Así llamaban en Roma a
los celebrantes de las Lupercales cuando ya se les desmadró la cosa. Fueron los
precursores de San Valentín con sus pavadas comerciales de rosas y fresas.
Caminaban desnudos, después de haber sacrificado a una desgraciada
cabra, azotando con su piel a mujeres fecundables con las que se topaban. ¿No
me digan que no es maravillosa la imagen mental de esos adolescentes de buena
cuna haciendo el gamberro en grado máximo alentados por las festividades?
Ahora el 14 de febrero se nos ha domesticado, las floristerías (tan
famélicas) se frotan las ramas y las pastelerías y otras argucias consumistas
se echan las manos a la caja. Les
confieso que nunca celebré en la fecha indicada, esta exaltación al amor
mundano, la buena comida, las fresas con nata o chocolate y el ayuntamiento sin
concejales o las cúpulas sin Florencia. Si algo me duele de la ausencia no es esta fecha,
ni lo que sugiere, porque éramos de cotidianeidad trabajada. De dormir
apalabrados y de quedarnos quietos, mirándonos sin mirarnos. Las parejas que se
hacen a fuego lento me entenderán. No son los familiares los que te separan, ni
los malos modos, ni los hijos destemplados, sino la cotidianeidad. Esa que pesa
como losa cuando el amor se escancia a manos llenas. Pero nunca fue esa nuestra asignatura pendiente, sino el amor puñetero
a más no poder y celoso de tu dicha. Por eso- inconscientemente- te abrazas a
tu pareja en mitad de la noche y tanteas su lado de la cama para asegurarte de
que sigue ahí para ti. Éramos
una pareja sin más historia que la que nos estábamos haciendo a bocados.

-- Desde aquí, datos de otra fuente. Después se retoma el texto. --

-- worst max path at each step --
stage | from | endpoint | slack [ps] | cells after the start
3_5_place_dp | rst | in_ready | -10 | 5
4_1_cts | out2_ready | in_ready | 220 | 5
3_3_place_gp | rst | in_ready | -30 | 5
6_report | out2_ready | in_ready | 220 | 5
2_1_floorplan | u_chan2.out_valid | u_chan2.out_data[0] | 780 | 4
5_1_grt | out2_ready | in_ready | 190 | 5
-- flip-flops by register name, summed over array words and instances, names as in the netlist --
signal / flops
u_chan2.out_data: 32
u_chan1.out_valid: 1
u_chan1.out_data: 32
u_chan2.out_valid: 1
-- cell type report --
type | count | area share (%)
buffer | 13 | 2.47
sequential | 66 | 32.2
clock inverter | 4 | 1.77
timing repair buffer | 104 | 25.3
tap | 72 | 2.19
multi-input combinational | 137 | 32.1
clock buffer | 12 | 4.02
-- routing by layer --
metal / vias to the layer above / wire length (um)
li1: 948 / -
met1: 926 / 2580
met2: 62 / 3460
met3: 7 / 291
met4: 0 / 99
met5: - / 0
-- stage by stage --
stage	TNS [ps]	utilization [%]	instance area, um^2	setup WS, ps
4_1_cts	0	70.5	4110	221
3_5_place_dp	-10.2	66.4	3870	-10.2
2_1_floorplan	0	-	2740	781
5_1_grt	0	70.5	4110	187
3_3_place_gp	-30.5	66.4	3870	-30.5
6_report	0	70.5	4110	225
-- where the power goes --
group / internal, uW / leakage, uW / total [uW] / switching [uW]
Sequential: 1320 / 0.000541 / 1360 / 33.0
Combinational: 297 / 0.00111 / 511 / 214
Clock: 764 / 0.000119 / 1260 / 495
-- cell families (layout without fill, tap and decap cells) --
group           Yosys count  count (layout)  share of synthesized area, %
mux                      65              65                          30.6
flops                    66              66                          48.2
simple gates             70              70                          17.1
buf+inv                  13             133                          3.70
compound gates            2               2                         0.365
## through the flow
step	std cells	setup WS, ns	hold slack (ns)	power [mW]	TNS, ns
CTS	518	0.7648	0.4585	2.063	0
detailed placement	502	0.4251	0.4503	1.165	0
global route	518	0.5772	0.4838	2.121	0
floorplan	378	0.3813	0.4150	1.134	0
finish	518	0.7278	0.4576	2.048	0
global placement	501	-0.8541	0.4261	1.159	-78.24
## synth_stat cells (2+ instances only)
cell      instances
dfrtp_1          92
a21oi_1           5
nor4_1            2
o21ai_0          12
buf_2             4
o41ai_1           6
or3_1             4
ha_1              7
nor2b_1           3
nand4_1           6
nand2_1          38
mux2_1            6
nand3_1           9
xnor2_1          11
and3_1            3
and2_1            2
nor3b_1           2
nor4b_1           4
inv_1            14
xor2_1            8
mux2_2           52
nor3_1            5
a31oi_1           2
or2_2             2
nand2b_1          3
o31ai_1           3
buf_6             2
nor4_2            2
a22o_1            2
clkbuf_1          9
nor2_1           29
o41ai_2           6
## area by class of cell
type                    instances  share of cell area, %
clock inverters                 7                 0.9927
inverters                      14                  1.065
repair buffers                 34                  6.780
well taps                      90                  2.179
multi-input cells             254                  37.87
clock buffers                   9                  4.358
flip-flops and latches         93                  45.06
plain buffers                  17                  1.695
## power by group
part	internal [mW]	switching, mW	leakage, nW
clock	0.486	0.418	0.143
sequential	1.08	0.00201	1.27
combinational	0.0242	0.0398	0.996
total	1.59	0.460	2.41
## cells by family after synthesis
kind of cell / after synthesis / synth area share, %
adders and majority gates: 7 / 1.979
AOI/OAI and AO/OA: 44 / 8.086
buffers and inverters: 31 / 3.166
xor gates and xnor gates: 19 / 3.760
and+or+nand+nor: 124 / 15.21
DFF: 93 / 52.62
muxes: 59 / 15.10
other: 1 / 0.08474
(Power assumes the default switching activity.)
### src/rtl/neureka_job_dispatcher.sv
// neureka_job_dispatcher: periph-bus initiator that acquires a NEUREKA context,
// writes the job registers and TRIGGER, then waits for the end-of-job event.
// One job and at most one bus transaction in flight at any time.
module neureka_job_dispatcher #(
  parameter int unsigned   N_REG         = 24,
  parameter int unsigned   AW            = 32,
  parameter int unsigned   DW            = 32,
  parameter int unsigned   ID            = 8,
  parameter logic [AW-1:0] BASE_ADDR     = '0,
  parameter logic [AW-1:0] JOB_OFFS      = 'h20,
  parameter int unsigned   RETRY_WAIT    = 4,
  parameter int unsigned   REGFILE_N_EVT = 2
) (
  input  logic                     clk_i,
  input  logic                     rst_i,
  input  logic                     clear_i,
  input  logic                     job_valid_i,
  output logic                     job_ready_o,
  input  logic [N_REG*DW-1:0]      job_data_i,
  output logic                     req_o,
  input  logic                     gnt_i,
  output logic [AW-1:0]            add_o,
  output logic                     wen_o,
  output logic [DW/8-1:0]          be_o,
  output logic [DW-1:0]            data_o,
  output logic [ID-1:0]            id_o,
  input  logic                     r_valid_i,
  input  logic [DW-1:0]            r_data_i,
  input  logic [ID-1:0]            r_id_i,
  input  logic [REGFILE_N_EVT-1:0] evt_i,
  output logic                     busy_o,
  output logic                     done_o,
  output logic [7:0]               done_id_o
);
  localparam int KW = (N_REG > 1) ? $clog2(N_REG) : 1;
  localparam int BW = $clog2(RETRY_WAIT + 1);

  typedef enum logic [2:0] {S_IDLE, S_ACQ, S_BACKOFF, S_CFG, S_TRIG, S_WAIT} state_t;
  state_t r_state, w_next;

  logic [N_REG*DW-1:0] r_desc;
  logic                r_req, r_wen, r_wait, r_clr_pend, r_evt, r_done, r_init;
  logic [AW-1:0]       r_add;
  logic [DW-1:0]       r_data;
  logic [ID-1:0]       r_id, r_exp_id;
  logic [KW-1:0]       r_k;
  logic [BW-1:0]       r_bo_cnt;
  logic [7:0]          r_done_id;

  logic          w_hs, w_rsp, w_bus_idle, w_abort, w_bo_done, w_issue, w_evt, w_last;
  logic [ID-1:0] w_exp_id;
  logic [AW-1:0] w_iss_add;
  logic          w_iss_wen;
  logic [DW-1:0] w_iss_data;
  logic          w_unused;

  assign w_hs       = job_valid_i & job_ready_o;
  // While the request is still up the response can only belong to it (zero-latency
  // response); after gnt it must carry the ID captured at grant time.
  assign w_exp_id   = r_req ? r_id : r_exp_id;
  assign w_rsp      = r_valid_i & (r_id_i == w_exp_id) & (r_wait | (r_req & gnt_i));
  assign w_bus_idle = ~r_req & ~r_wait;
  assign w_abort    = r_clr_pend & w_bus_idle;
  assign w_bo_done  = (r_state == S_BACKOFF) && (r_bo_cnt == BW'(RETRY_WAIT));
  assign w_evt      = r_evt | evt_i[0];
  assign w_last     = (r_k == KW'(N_REG - 1));
  // The retry read is launched from the last backoff cycle so the bus sees exactly
  // RETRY_WAIT idle cycles between the refused response and the next request.
  assign w_issue    = w_bus_idle & ~r_clr_pend & ~clear_i &
                      ((r_state == S_ACQ) || (r_state == S_CFG) || (r_state == S_TRIG) || w_bo_done);
  assign w_unused   = ^{evt_i, r_data_i};

  assign job_ready_o = (r_state == S_IDLE) & r_init & ~clear_i;
  assign busy_o      = (r_state != S_IDLE);
  assign req_o       = r_req;
  assign add_o       = r_add;
  assign wen_o       = r_wen;
  assign be_o        = '1;
  assign data_o      = r_data;
  assign id_o        = r_id;
  assign done_o      = r_done;
  assign done_id_o   = r_done_id;

  // Address/data of the transaction the current state wants to launch
  always_comb begin
    w_iss_add  = BASE_ADDR + JOB_OFFS + AW'(4);
    w_iss_wen  = 1'b1;
    w_iss_data = '0;
    case (r_state)
      S_CFG: begin
        w_iss_add  = BASE_ADDR + JOB_OFFS + AW'({r_k, 2'b00});
        w_iss_wen  = 1'b0;
        w_iss_data = r_desc[r_k*DW +: DW];
      end
      S_TRIG: begin
        w_iss_add  = BASE_ADDR + JOB_OFFS;
        w_iss_wen  = 1'b0;
      end
      default: ;
    endcase
  end

  // State register
  always_ff @(posedge clk_i or posedge rst_i) begin
    if (rst_i) r_state <= S_IDLE;
    else       r_state <= w_next;
  end

  // Next-state logic; a pending clear wins once the bus is quiet
  always_comb begin
    w_next = r_state;
    if (w_abort && (r_state != S_IDLE)) begin
      w_next = S_IDLE;
    end else begin
      case (r_state)
        S_IDLE:    if (w_hs) w_next = S_ACQ;
        S_ACQ:     if (w_rsp) w_next = r_data_i[DW-1] ? S_BACKOFF : S_CFG;
        S_BACKOFF: if (w_bo_done) w_next = S_ACQ;
        S_CFG:     if (w_rsp && w_last) w_next = S_TRIG;
        S_TRIG:    if (w_rsp) w_next = S_WAIT;
        S_WAIT:    if (w_evt) w_next = S_IDLE;
        default:   w_next = S_IDLE;
      endcase
    end
  end

  // Bus initiator, job counters, clear/event capture and completion outputs
  always_ff @(posedge clk_i or posedge rst_i) begin
    if (rst_i) begin
      r_init     <= 1'b0;
      r_desc     <= '0;
      r_req      <= 1'b0;
      r_add      <= '0;
      r_wen      <= 1'b1;
      r_data     <= '0;
      r_id       <= '0;
      r_exp_id   <= '0;
      r_wait     <= 1'b0;
      r_clr_pend <= 1'b0;
      r_evt      <= 1'b0;
      r_done     <= 1'b0;
      r_done_id  <= '0;
      r_k        <= '0;
      r_bo_cnt   <= '0;
    end else begin
      r_init <= 1'b1;
      r_done <= (r_state == S_WAIT) && w_evt && !r_clr_pend;
      if (w_hs) r_desc <= job_data_i;

      if (w_issue) begin
        r_req  <= 1'b1;
        r_add  <= w_iss_add;
        r_wen  <= w_iss_wen;
        r_data <= w_iss_data;
      end else if (r_req && gnt_i) begin
        r_req    <= 1'b0;
        r_id     <= r_id + 1'b1;
        r_exp_id <= r_id;
      end

      if (r_req && gnt_i) r_wait <= ~w_rsp;
      else if (w_rsp)     r_wait <= 1'b0;

      if (w_abort)                             r_clr_pend <= 1'b0;
      else if (clear_i && r_state != S_IDLE)   r_clr_pend <= 1'b1;

      // Sticky end-of-job flag, armed only once TRIGGER has been granted
      if ((r_state == S_WAIT) || (r_state == S_TRIG && r_wait)) begin
        if (evt_i[0]) r_evt <= 1'b1;
      end else begin
        r_evt <= 1'b0;
      end

      if (r_state == S_ACQ && w_rsp) begin
        if (r_data_i[DW-1]) begin
          r_bo_cnt <= BW'(1);
        end else begin
          r_done_id <= r_data_i[7:0];
          r_k       <= '0;
        end
      end
      if (r_state == S_BACKOFF)            r_bo_cnt <= r_bo_cnt + 1'b1;
      if (r_state == S_CFG && w_rsp && !w_last) r_k <= r_k + 1'b1;
    end
  end
endmodule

Trabajando sin parar, con hijos creciendo y nuevos perros que sacábamos de
protectoras porque nunca hemos estado muy bien de la chaveta. Viajábamos cuando
podíamos, más a sitios que les gustaran a los niños porque nos acomodábamos a
esa prole que crecía del mismo modo que nuestro respeto, nuestra mutua compañía
o las canas y arrugas que nos regalaba el tiempo. No nos veíamos envejecer
porque la magia borraba todo lo que no era importante. Es lo que tiene el tema, que envenena cuando
lo tienes porque temes que se te escape y cuando se va, terrible tragedia
porque sabes que nunca más podrás volverlo a tener de esa manera. No
quiero enamorarme y hago conjeturas y maleficios para que no pase, porque amar
de esa manera es imposible sino se acompasa con la edad, el tiempo y los
traspiés que te da la vida. No quiero amores de película, ni epopeyas troyanas,
no quiero sino recordar hasta el último suspiro de su voz, el roce de sus manos
en mi piel y cómo me miraba cuando yo fingía que no le miraba a él. Quiero su
cercanía, su bondad, su buen hacer, sus risas y los abrazos. Esos de oso que te
llegaban desde las epiteliales hasta el fondo del alma, para allí quedarse. Quiero
escuchar- aunque solo sea una vez- su voz, llamándome.